==> inputs of branch fjord <==
## badicecream
module badicecream(input         Clk,                 
                             Reset,               
                             frame_clk,           
                input [10:0]   DrawX, DrawY ,    
				input [15:0]   keycode,				  
               	output logic is_BI	,			 
				output logic [10:0] BI_X, BI_Y,
				input logic up_wall, down_wall , left_wall, right_wall,
				output logic [10:0] BI_X_Pos, BI_Y_Pos,
				output logic [5:0] BI_BlkX_Pos, BI_BlkY_Pos
              );
clock: 9.0 ns
lec_check: 0
abc_area: 1
cap_margin: 10
core_margin: 2
core_utilization: 50
cts_cluster_diameter: 254
cts_cluster_size: 100
max_routing_layer: met5
place_density_lb_addon: 0.05
slew_margin: 20
tns_end_percent: 15
run.sh (not shown) runs the stock make flow with config.mk's settings and CLKGATE_MAP_FILE=.
==> branch willow (differences from branch fjord) <==
ABC_AREA = unset   (was 1)
CAP_MARGIN = 0   (was 10)
CORE_UTILIZATION = 65   (was 50)
CTS_CLUSTER_DIAMETER = 37   (was 254)
CTS_CLUSTER_SIZE = unset   (was 100)
MAX_ROUTING_LAYER = unset   (was met5)
PLACE_DENSITY_LB_ADDON = unset   (was 0.05)
SETUP_SLACK_MARGIN = 1.58   (was unset)
TNS_END_PERCENT = unset   (was 15)
==> flow/constraint.sdc (replaced) <==
create_clock -name core_clock -period 5.3 [get_ports {Clk}]
set_input_delay 1.0600 -clock core_clock [delete_from_list [all_inputs] [get_ports {Clk}]]
set_output_delay 1.0600 -clock core_clock [all_outputs]
set_load 0.01 [all_outputs]
==> branch yarrow (differences from branch fjord) <==
CAP_MARGIN = 20   (was 10)
CORE_UTILIZATION = 72   (was 50)
CTS_CLUSTER_DIAMETER = 371   (was 254)
MAX_ROUTING_LAYER = unset   (was met5)
PLACE_DENSITY = 0.41   (was unset)
PLACE_DENSITY_LB_ADDON = unset   (was 0.05)
SETUP_SLACK_MARGIN = 0.2   (was unset)
TNS_END_PERCENT = unset   (was 15)
==> flow/constraint.sdc (replaced) <==
create_clock -name core_clock -period 6.27 [get_ports {Clk}]
set_input_delay 1.2540 -clock core_clock [delete_from_list [all_inputs] [get_ports {Clk}]]
set_output_delay 1.2540 -clock core_clock [all_outputs]
set_load 0.01 [all_outputs]
==> branch amber (differences from branch fjord) <==
ABC_AREA = unset   (was 1)
CAP_MARGIN = 20   (was 10)
CORE_UTILIZATION = 68   (was 50)
CTS_CLUSTER_DIAMETER = 116   (was 254)
CTS_CLUSTER_SIZE = 33   (was 100)
PLACE_DENSITY = 0.67   (was unset)
PLACE_DENSITY_LB_ADDON = unset   (was 0.05)
==> qor_table.md <==
| Parameter | Value |
|:---|:---|
| Run status | timing/DRC/antenna clean |
| WS Path Type | primary input to output pin |
| Total antenna diodes in the routed design | 0 |
| Setup Buffers After CTS | 2 |
| Synthesized netlist net count | 864 |
| Initial antenna violation count | 0 |
| TritonCTS clock tree | yes |
| Worst rel slew slack | 0.5557 |
| Clock distribution area overhead in the final layout | 0.02577 |
| Fraction of synthesized cell area taken by the top area cell type | 0.2269 |
(the above is from branch amber)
◆ ◆ ◆ ◆
# ASSIGNMENT
Print the lines above, unchanged, from the start of the records to the line with "branch willow (differences", including that final line.

# REPLY TO THE TASK
==> inputs of branch fjord <==
## badicecream
module badicecream(input         Clk,                 
                             Reset,               
                             frame_clk,           
                input [10:0]   DrawX, DrawY ,    
				input [15:0]   keycode,				  
               	output logic is_BI	,			 
				output logic [10:0] BI_X, BI_Y,
				input logic up_wall, down_wall , left_wall, right_wall,
				output logic [10:0] BI_X_Pos, BI_Y_Pos,
				output logic [5:0] BI_BlkX_Pos, BI_BlkY_Pos
              );
clock: 9.0 ns
lec_check: 0
abc_area: 1
cap_margin: 10
core_margin: 2
core_utilization: 50
cts_cluster_diameter: 254
cts_cluster_size: 100
max_routing_layer: met5
place_density_lb_addon: 0.05
slew_margin: 20
tns_end_percent: 15
run.sh (not shown) runs the stock make flow with config.mk's settings and CLKGATE_MAP_FILE=.
==> branch willow (differences from branch fjord) <==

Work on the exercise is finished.